> Exercise objective:
Go through the material below and copy all lines with "else".

> Source data:
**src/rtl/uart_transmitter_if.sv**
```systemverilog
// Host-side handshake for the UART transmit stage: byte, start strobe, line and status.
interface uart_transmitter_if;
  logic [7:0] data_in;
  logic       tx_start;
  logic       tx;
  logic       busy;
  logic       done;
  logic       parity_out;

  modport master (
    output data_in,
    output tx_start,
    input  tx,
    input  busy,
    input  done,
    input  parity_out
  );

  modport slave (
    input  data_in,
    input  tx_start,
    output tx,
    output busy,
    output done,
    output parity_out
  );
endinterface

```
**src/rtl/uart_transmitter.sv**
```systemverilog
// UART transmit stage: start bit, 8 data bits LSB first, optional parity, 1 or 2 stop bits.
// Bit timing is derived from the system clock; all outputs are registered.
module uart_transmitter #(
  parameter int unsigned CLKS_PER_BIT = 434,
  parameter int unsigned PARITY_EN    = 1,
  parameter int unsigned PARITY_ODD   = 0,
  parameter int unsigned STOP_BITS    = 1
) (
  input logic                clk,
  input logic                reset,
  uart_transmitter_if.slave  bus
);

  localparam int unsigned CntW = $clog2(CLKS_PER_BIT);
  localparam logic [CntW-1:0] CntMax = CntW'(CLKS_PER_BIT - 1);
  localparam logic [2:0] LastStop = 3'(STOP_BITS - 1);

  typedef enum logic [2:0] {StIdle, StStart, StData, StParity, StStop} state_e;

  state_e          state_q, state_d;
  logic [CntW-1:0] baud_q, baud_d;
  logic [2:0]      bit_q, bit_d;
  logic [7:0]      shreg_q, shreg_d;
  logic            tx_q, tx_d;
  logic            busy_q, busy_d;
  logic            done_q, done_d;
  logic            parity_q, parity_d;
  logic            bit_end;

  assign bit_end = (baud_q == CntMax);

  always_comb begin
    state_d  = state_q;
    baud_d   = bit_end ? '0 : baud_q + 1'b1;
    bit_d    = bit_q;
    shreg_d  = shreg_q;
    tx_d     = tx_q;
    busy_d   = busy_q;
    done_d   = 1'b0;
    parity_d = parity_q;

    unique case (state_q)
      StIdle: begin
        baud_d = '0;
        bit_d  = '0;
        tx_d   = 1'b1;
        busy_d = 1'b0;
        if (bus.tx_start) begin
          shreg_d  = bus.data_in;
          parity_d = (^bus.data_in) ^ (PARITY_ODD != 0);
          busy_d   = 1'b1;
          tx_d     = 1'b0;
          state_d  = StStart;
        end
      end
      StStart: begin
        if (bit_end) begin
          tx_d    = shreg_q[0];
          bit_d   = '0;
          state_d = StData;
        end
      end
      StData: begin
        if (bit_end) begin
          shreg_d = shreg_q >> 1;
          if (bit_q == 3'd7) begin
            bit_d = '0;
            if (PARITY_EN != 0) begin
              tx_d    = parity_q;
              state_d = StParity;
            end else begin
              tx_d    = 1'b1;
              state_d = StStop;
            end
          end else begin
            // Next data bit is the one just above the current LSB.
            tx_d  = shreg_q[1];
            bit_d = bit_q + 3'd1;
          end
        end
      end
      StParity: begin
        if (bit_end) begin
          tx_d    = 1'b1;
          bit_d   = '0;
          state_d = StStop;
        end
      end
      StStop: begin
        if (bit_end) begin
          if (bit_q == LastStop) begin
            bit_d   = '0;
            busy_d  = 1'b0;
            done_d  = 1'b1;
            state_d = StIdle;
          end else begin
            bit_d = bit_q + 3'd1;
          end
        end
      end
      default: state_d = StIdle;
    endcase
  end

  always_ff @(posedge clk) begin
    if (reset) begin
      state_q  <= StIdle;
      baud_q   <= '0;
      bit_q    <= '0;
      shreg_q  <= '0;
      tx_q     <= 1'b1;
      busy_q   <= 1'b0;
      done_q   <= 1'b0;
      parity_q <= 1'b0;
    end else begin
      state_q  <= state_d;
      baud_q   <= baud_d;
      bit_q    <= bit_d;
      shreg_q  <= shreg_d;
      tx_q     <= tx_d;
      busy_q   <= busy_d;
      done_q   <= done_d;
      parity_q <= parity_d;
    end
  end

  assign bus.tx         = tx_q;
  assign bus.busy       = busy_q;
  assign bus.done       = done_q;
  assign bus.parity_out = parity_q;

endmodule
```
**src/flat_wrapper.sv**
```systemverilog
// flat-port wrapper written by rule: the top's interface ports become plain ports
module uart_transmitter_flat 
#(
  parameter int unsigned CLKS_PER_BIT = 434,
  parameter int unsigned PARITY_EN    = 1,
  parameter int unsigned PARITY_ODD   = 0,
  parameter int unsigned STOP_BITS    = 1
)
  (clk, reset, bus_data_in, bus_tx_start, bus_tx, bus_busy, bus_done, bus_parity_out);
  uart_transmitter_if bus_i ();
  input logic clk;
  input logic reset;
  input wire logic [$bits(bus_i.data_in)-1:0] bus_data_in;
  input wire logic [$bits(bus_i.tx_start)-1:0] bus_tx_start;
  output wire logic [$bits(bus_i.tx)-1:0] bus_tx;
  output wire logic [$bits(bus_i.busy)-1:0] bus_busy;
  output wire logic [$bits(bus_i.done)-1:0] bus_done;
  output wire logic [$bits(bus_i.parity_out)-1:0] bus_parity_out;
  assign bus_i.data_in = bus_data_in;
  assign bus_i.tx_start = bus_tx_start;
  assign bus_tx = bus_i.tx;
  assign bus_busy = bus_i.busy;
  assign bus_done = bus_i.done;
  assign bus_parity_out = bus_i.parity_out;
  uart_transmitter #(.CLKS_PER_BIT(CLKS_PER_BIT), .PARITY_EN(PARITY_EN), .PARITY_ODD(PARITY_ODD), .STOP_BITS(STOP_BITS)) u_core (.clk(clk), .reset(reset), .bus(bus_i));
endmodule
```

> Response below:
            end else begin
          end else begin
          end else begin
    end else begin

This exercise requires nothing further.